Saved entries

__________

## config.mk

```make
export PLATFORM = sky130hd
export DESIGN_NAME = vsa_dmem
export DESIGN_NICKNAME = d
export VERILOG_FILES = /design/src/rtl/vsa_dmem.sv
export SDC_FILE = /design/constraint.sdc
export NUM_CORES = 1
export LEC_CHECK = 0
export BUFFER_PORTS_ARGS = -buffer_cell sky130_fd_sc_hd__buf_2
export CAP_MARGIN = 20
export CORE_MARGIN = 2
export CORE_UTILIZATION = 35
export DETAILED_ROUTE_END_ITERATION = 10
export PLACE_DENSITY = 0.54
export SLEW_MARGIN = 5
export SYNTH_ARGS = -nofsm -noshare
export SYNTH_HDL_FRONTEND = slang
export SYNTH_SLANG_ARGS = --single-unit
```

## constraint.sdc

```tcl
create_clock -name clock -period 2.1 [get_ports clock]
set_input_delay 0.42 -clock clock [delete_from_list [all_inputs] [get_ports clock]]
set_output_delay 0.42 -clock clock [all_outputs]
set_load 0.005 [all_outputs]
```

__________

→ **The task**
Would you please give the number of lines in the data above that contain the string "constraint"? Reply with that number only.

→ **Solution**
2